確かに、戦前の大日本帝国憲法にも、戦後の日本国憲法にも、国は個人の財産の守ると書かれている。
大日本帝国憲法
第27条 日本臣民ハ其ノ所有権ヲ侵サルヽコトナシ
○2 公益ノ為必要ナル処分ハ法律ノ定ムル所ニ依ル
日本国憲法
第29条 財産権は、これを侵してはならない。
○2 財産権の内容は、公共の福祉に適合するやうに、法律でこれを定める。
○3 私有財産は、正当な補償の下に、これを公共のために用ひることができる。
しかし、私有財産(私的所有)は そんなに崇高なものなのだろうか。
私有財産を守らなければいけないという考えは、欲にまみれた権力者に、苦労して稼いだ財産が奪われないように、ということに始まるらしい。そう、私的所有権は近代のコンセプトである。
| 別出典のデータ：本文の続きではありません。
Source: an optimization exercise on an open RTL-to-GDS flow (aim: small area, a short achievable clock period and few clock cycles). Production flows keep margins and buffers that such runs may drop.
RTL that was checked went through simulation tests only; none was proved equivalent to the original.

==> inputs of v38 <==
==> flow/design.v <==
package kscs_pkg;
   localparam int MAX_ENTRIES = 32;                         
   localparam int COVER_BITS  = 32;                         
   localparam int POS_W       = $clog2(MAX_ENTRIES);        
   localparam int CNT_W       = $clog2(MAX_ENTRIES + 1);    
   localparam int PROFILE_W   = 32;                         
   localparam int REG_W       = 7;                          
   localparam int CSR_IDX_W   = 2;
   localparam logic [CSR_IDX_W-1:0] REG_SUBSET_SIZE = CSR_IDX_W'(0);
   localparam logic [CSR_IDX_W-1:0] REG_COVER_WIDTH = CSR_IDX_W'(1);
   localparam logic KIND_LOAD   = 1'b0;
   localparam logic KIND_SEARCH = 1'b1;
endpackage
Background: an optimization exercise with open tools, aiming at small area, a short achievable clock period and few clock cycles per item. Do not read the settings as production practice.
Where RTL was checked, it was by simulation tests only, not by an equivalence proof against the original.

## build 97
## tpu_top
module tpu_top (
    input  logic               clk,
    input  logic               rst_n,
    input  logic               start_valid,
    input  logic               host_we,
    input  tpu_pkg::bank_sel_t host_bank,
    input  tpu_pkg::addr_t     host_addr,
    input  tpu_pkg::word_t     host_wdata,
    output logic               start_ready,
    output logic               busy,
    output logic               done,
    output tpu_pkg::word_t     host_rdata
);
make LEC_CHECK=0 ABC_AREA=1 CAP_MARGIN=20 CORE_MARGIN=2 CORE_UTILIZATION=50 CTS_BUF_LIST=sky130_fd_sc_hd__clkbuf_16 CTS_CLUSTER_DIAMETER=120 CTS_CLUSTER_SIZE=22 SETUP_SLACK_MARGIN=2.8 SLEW_MARGIN=20 TNS_END_PERCENT=0 finish   # period 7.5 ns
run.sh (not shown) runs the stock make flow with config.mk's settings and CLKGATE_MAP_FILE= SYNTH_SCRIPT=/design/flow/synth_recipe.tcl, a recipe that flattens the netlist after the stock synthesis.
Testbench counts of build 97, summed over its fixed seeds: cycles 20,480, items 320.
For build 57, these inputs were changed with respect to build 97:
- changing CORE_UTILIZATION from 50 to 40
==> flow/flow/run.sh (new file) <==
#!/bin/bash
# The standard layout (the standard.sh, synthesis included, unchanged),
# except that the port buffers are buf_4 cells: the default pick is a slow
# delay cell that repair_timing cannot swap out (footprint matching), and it
# sits on the host_addr -> host_rdata read path. Make's full output goes to
# flow_make.log here; each ORFS step also keeps its own log under orfs/logs.
set -euo pipefail
bash standard.sh BUFFER_PORTS_ARGS="-buffer_cell sky130_fd_sc_hd__buf_4" finish > flow_make.log 2>&1
==> flow/standard.sh (new file) <==
#!/bin/bash
# synth_recipe.tcl (not shown) runs the flow's synth.tcl, then flattens the netlist and writes it again
# the make line also repeats each setting of config.mk as NAME=value (left out here)
make -C /OpenROAD-flow-scripts/flow DESIGN_CONFIG=/design/flow/config.mk WORK_HOME=/design/flow/orfs CLKGATE_MAP_FILE= SYNTH_SCRIPT=/design/flow/synth_recipe.tcl "${@:-finish}"
removed: flow/run.sh
==> summary.txt <==
Build 57 against build 97: hold slack essentially unchanged, max-slew headroom at the worst pin went down, via count lower. Share of flip-flops with an asynchronous set or reset came out exactly the same in build 57 and build 97. Build 57 ends up with a slack of the critical path that is 0.13 ns lower than in build 97. Diff build 57 and build 97: number of logic stages on the critical path including buffering lower in build 57. Diff build 97 -> build 57: measured slew at the worst slew-check pin went up 0.025 ns.
Context: an optimization exercise on an open-source flow, tuned for small area. The choices shown serve that exercise and are no tape-out recipe.
Only simulation tests tie the RTL to the original design; equivalence was not proved.
Power and IR drop assume default switching activity.

### constraint.sdc
create_clock -name core_clock -period 4.0 [get_ports {sys_clk}]
set_input_delay 0.8000 -clock core_clock [delete_from_list [all_inputs] [get_ports {sys_clk}]]
set_output_delay 0.8000 -clock core_clock [all_outputs]
set_load 0.01 [all_outputs]
### config.mk
export PLATFORM = sky130hd
export DESIGN_NAME = collect_top
export DESIGN_NICKNAME = collect_top
export VERILOG_FILES = /design/flow/design.v
export SDC_FILE = /design/flow/constraint.sdc
export NUM_CORES = 4
export LEC_CHECK = 0
export CAP_MARGIN = 20
export CORE_MARGIN = 2
export CORE_UTILIZATION = 40
export SLEW_MARGIN = 20
### design.v
`default_nettype none
package collect_pkg;
  typedef logic [7:0] sample_t;
  typedef enum logic [1:0] {
    SRC_NONE = 2'd0,   
    SRC_ADC  = 2'd1,
    SRC_UDP  = 2'd2,
    SRC_LINK = 2'd3
  } src_sel_e;
  typedef enum logic {
    PKT_IDLE = 1'b0,   
    PKT_SEND = 1'b1    
  } pkt_state_e;
  localparam int NUM_KEYS = 4;
  localparam int DEF_CNT_MAX = 999_999;
  localparam int DEF_FIFO_DEPTH = 64;
  localparam int DEF_PKT_LEN = 16;
  localparam int DEF_CREDITS = 8;
endpackage
`default_nettype wire
`default_nettype none
`timescale 1ns/100ps
module key_filter #(
  parameter int CNT_MAX = collect_pkg::DEF_CNT_MAX
) (
  input  logic sys_clk,
  input  logic sys_rst_n,
  input  logic key_in,     
  output logic key_flag
);
  localparam int CW = $clog2(CNT_MAX + 1);
  localparam logic [CW-1:0] CNT_END = CW'(CNT_MAX);
  logic [CW-1:0] cnt;   
  always_ff @(posedge sys_clk or negedge sys_rst_n) begin
    if (!sys_rst_n) begin
      cnt <= '0;
    end else if (key_in) begin
      cnt <= '0;   
    end else if (cnt != CNT_END) begin
      cnt <= cnt + 1'b1;
    end
  end
  always_ff @(posedge sys_clk or negedge sys_rst_n) begin
    if (!sys_rst_n) begin
      key_flag <= 1'b0;
    end else begin
      key_flag <= !key_in && (cnt == CNT_END - 1'b1);
    end
  end
endmodule
`default_nettype wire
`default_nettype none
`timescale 1ns/100ps
module source_select (
  input  logic                          sys_clk,
  input  logic                          sys_rst_n,
  input  logic [collect_pkg::NUM_KEYS-1:0] key_flag,
  input  collect_pkg::sample_t          adc_data,
  input  logic                          adc_valid,
  input  collect_pkg::sample_t          udp_rx_data,
  input  logic                          udp_rx_valid,
  input  collect_pkg::sample_t          link_data,
  input  logic                          link_valid,
  output collect_pkg::sample_t          sel_data,
  output logic                          sel_valid,
  output logic                          tx_en
);
  localparam int KEY_TX   = 0;
  localparam int KEY_ADC  = 1;
  localparam int KEY_UDP  = 2;
  localparam int KEY_LINK = 3;
  logic [collect_pkg::NUM_KEYS-1:0] mode;         
  collect_pkg::src_sel_e            src_sel;
  collect_pkg::sample_t             pick_data;
  logic                pick_valid;
  always_ff @(posedge sys_clk or negedge sys_rst_n) begin
    if (!sys_rst_n) begin
      mode <= '0;
    end else begin
      mode <= mode ^ key_flag;
    end
  end
  assign tx_en = mode[KEY_TX];
  always_comb begin
    if (mode[KEY_ADC])       src_sel = collect_pkg::SRC_ADC;
    else if (mode[KEY_UDP])  src_sel = collect_pkg::SRC_UDP;
    else if (mode[KEY_LINK]) src_sel = collect_pkg::SRC_LINK;
    else                     src_sel = collect_pkg::SRC_NONE;
  end
  always_comb begin
    pick_data  = adc_data;
    pick_valid = 1'b0;   
    case (src_sel)
      collect_pkg::SRC_ADC: begin
        pick_data  = adc_data;
        pick_valid = adc_valid;
      end
      collect_pkg::SRC_UDP: begin
        pick_data  = udp_rx_data;
        pick_valid = udp_rx_valid;
      end
      collect_pkg::SRC_LINK: begin
        pick_data  = link_data;
        pick_valid = link_valid;
      end
      default: ;
    endcase
  end
  always_ff @(posedge sys_clk or negedge sys_rst_n) begin
    if (!sys_rst_n) begin
      sel_valid <= 1'b0;
    end else begin
      sel_valid <= pick_valid;
    end
  end
  always_ff @(posedge sys_clk) begin
    sel_data <= pick_data;   
  end
endmodule
`default_nettype wire
`default_nettype none
`timescale 1ns/100ps
module sample_fifo #(
  parameter int FIFO_DEPTH = collect_pkg::DEF_FIFO_DEPTH
) (
  input  logic                          sys_clk,
  input  logic                          sys_rst_n,
  input  collect_pkg::sample_t          wr_data,
  input  logic                          wr_en,
  input  logic                          rd_en,
  output collect_pkg::sample_t          rd_data,
  output logic [$clog2(FIFO_DEPTH):0]   level,
  output logic                          overflow
);
  localparam int AW = $clog2(FIFO_DEPTH);
  localparam int LW = AW + 1;
  localparam logic [LW-1:0] FULL_LVL = LW'(FIFO_DEPTH);
  collect_pkg::sample_t       mem [FIFO_DEPTH];
  logic [AW-1:0] wr_ptr;
  logic [AW-1:0] rd_ptr;
  logic          full;
  logic          empty;
  logic          wr_do;
  logic          rd_do;
  assign full  = (level == FULL_LVL);
  assign empty = (level == '0);
  assign wr_do = wr_en && !full;    
  assign rd_do = rd_en && !empty;
  always_ff @(posedge sys_clk or negedge sys_rst_n) begin
    if (!sys_rst_n) begin
      wr_ptr   <= '0;
      rd_ptr   <= '0;
      level    <= '0;
      overflow <= 1'b0;
    end else begin
      if (wr_do) wr_ptr <= wr_ptr + 1'b1;   
      if (rd_do) rd_ptr <= rd_ptr + 1'b1;
      level <= level + LW'(wr_do) - LW'(rd_do);
      if (wr_en && full) begin
        overflow <= 1'b1;   
      end
    end
  end
  always_ff @(posedge sys_clk) begin
    if (wr_do) begin
      mem[wr_ptr] <= wr_data;
    end
  end
  assign rd_data = mem[rd_ptr];   
endmodule
`default_nettype wire
`default_nettype none
`timescale 1ns/100ps
module pkt_sender #(
  parameter int FIFO_DEPTH = collect_pkg::DEF_FIFO_DEPTH,
  parameter int PKT_LEN    = collect_pkg::DEF_PKT_LEN,
  parameter int CREDITS    = collect_pkg::DEF_CREDITS
) (
  input  logic                          sys_clk,
  input  logic                          sys_rst_n,
  input  logic                          tx_en,
  input  logic [$clog2(FIFO_DEPTH):0]   level,
  input  collect_pkg::sample_t          rd_data,
  output logic                          rd_en,
  input  logic                          tx_credit,   
  output collect_pkg::sample_t          tx_data,
  output logic                          tx_valid,
  output logic                          tx_sop,
  output logic                          tx_eop
);
  localparam int LW = $clog2(FIFO_DEPTH) + 1;
  localparam int BW = (PKT_LEN > 1) ? $clog2(PKT_LEN) : 1;
  localparam int CW = $clog2(CREDITS + 1);
  localparam logic [LW-1:0] PKT_LVL  = LW'(PKT_LEN);
  localparam logic [BW-1:0] LAST_POS = BW'(PKT_LEN - 1);
  localparam logic [CW-1:0] CRED_MAX = CW'(CREDITS);
  collect_pkg::pkt_state_e    state;
  logic [BW-1:0] byte_cnt;   
  logic [CW-1:0] credit;
  logic          send;
  logic          last;
  assign send  = (state == collect_pkg::PKT_SEND) && (credit != '0);
  assign last  = (byte_cnt == LAST_POS);
  assign rd_en = send;
  always_ff @(posedge sys_clk or negedge sys_rst_n) begin
    if (!sys_rst_n) begin
      state    <= collect_pkg::PKT_IDLE;
      byte_cnt <= '0;
    end else begin
      case (state)
        collect_pkg::PKT_IDLE: begin
          if (tx_en && level >= PKT_LVL) state <= collect_pkg::PKT_SEND;
        end
        collect_pkg::PKT_SEND: begin
          if (send) begin
            byte_cnt <= last ? '0 : byte_cnt + 1'b1;
            if (last) state <= collect_pkg::PKT_IDLE;   
          end
        end
        default: state <= collect_pkg::PKT_IDLE;
      endcase
    end
  end
  always_ff @(posedge sys_clk or negedge sys_rst_n) begin
    if (!sys_rst_n) begin
      credit <= CRED_MAX;
    end else begin
      credit <= credit + CW'(tx_credit) - CW'(send);
    end
  end
  always_ff @(posedge sys_clk or negedge sys_rst_n) begin
    if (!sys_rst_n) begin
      tx_valid <= 1'b0;
      tx_sop   <= 1'b0;
      tx_eop   <= 1'b0;
    end else begin
      tx_valid <= send;
      tx_sop   <= send && (byte_cnt == '0);
      tx_eop   <= send && last;
    end
  end
  always_ff @(posedge sys_clk) begin
    if (send) tx_data <= rd_data;
  end
endmodule
`default_nettype wire
`default_nettype none
`timescale 1ns/100ps
module collect_top #(
  parameter int CNT_MAX    = collect_pkg::DEF_CNT_MAX,
  parameter int FIFO_DEPTH = collect_pkg::DEF_FIFO_DEPTH,
  parameter int PKT_LEN    = collect_pkg::DEF_PKT_LEN,
  parameter int CREDITS    = collect_pkg::DEF_CREDITS
) (
  input  logic                             sys_clk,
  input  logic                             sys_rst_n,
  input  logic [collect_pkg::NUM_KEYS-1:0] keys,          
  input  collect_pkg::sample_t             adc_data,
  input  logic                             adc_valid,
  input  collect_pkg::sample_t             udp_rx_data,
  input  logic                             udp_rx_valid,
  input  collect_pkg::sample_t             link_data,
  input  logic                             link_valid,
  input  logic                             tx_credit,
  output collect_pkg::sample_t             tx_data,
  output logic                             tx_valid,
  output logic                             tx_sop,
  output logic                             tx_eop,
  output logic                             overflow
);
  localparam int LW = $clog2(FIFO_DEPTH) + 1;
  logic [collect_pkg::NUM_KEYS-1:0] key_flag;
  collect_pkg::sample_t             sel_data;
  logic                sel_valid;
  logic                tx_en;
  collect_pkg::sample_t             rd_data;
  logic [LW-1:0]       level;
  logic                rd_en;
  for (genvar i = 0; i < collect_pkg::NUM_KEYS; i++) begin : g_key
    key_filter #(.CNT_MAX(CNT_MAX)) key_filter_inst (
      .sys_clk  (sys_clk),
      .sys_rst_n(sys_rst_n),
      .key_in   (keys[i]),
      .key_flag (key_flag[i])
    );
  end
  source_select source_select_inst (
    .sys_clk     (sys_clk),
    .sys_rst_n   (sys_rst_n),
    .key_flag    (key_flag),
    .adc_data    (adc_data),
    .adc_valid   (adc_valid),
    .udp_rx_data (udp_rx_data),
    .udp_rx_valid(udp_rx_valid),
    .link_data   (link_data),
    .link_valid  (link_valid),
    .sel_data    (sel_data),
    .sel_valid   (sel_valid),
    .tx_en       (tx_en)
  );
  sample_fifo #(.FIFO_DEPTH(FIFO_DEPTH)) sample_fifo_inst (
    .sys_clk  (sys_clk),
    .sys_rst_n(sys_rst_n),
    .wr_data  (sel_data),
    .wr_en    (sel_valid),
    .rd_en    (rd_en),
    .rd_data  (rd_data),
    .level    (level),
    .overflow (overflow)
  );
  pkt_sender #(
    .FIFO_DEPTH(FIFO_DEPTH),
    .PKT_LEN   (PKT_LEN),
    .CREDITS   (CREDITS)
  ) pkt_sender_inst (
    .sys_clk  (sys_clk),
    .sys_rst_n(sys_rst_n),
    .tx_en    (tx_en),
    .level    (level),
    .rd_data  (rd_data),
    .rd_en    (rd_en),
    .tx_credit(tx_credit),
    .tx_data  (tx_data),
    .tx_valid (tx_valid),
    .tx_sop   (tx_sop),
    .tx_eop   (tx_eop)
  );
endmodule
`default_nettype wire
昔の人たちは 何でも共有していたのである。
この私的所有の権利という考えは、ジョン・ロックにさかのぼることを最近になって気づいた。ロックは、自然は共有のものだが、労働が私的所有の権利を生むと『統治論』で主張する。
しかし、人間社会は、互いに協力し合って生産活動や消費活動を行っている。どこからどこまでが個人の労働によるのか、ハッキリしない。それなのに、この20年、日本の企業経営者はアメリカ並みにもっと俸給をもらわないと、主張し始めた。経営者が平社員の100倍、1000倍の俸給をもらうという根拠はどこにあるのだろうか。
戦前のドイツ映画『メトロポリタン』では経営者は「頭で働いている」から俸給が高いのだと主張している。「頭では働いている」人は「手で働いている」人より、素晴らしい仕事をしているのだという。トルストイの『イワンのばか』はこの「頭で働く」ことをおちょくっている。
J. K. ガルブレイスは、伝統的「経済学」では「労働」が経済的格差を生むのではなく、「競争」が経済的格差を生むとしてきた。市場での競争の勝利者が豊かになり、敗者がすべてを失うのだという。そして、この「競争」という考えに彼は疑義をぶつける。
大企業の経営者は組織を束ねているだけで、じっさいは、社内の派閥争いをしてのし上がってきただけである。日本の経営者は、人間関係を築くことでのし上がってきただけで、市場での競争に対して何かヴィジョンがあるわけではない。そして、新しい経営者が、大きな商品開発組織、販売組織を引き継いだにもかかわらず、市場で敗退し、社員を路頭に迷わす。
「競争」というものに疑義をもつなら、「私的所有権」にも疑問を持つべきではないか。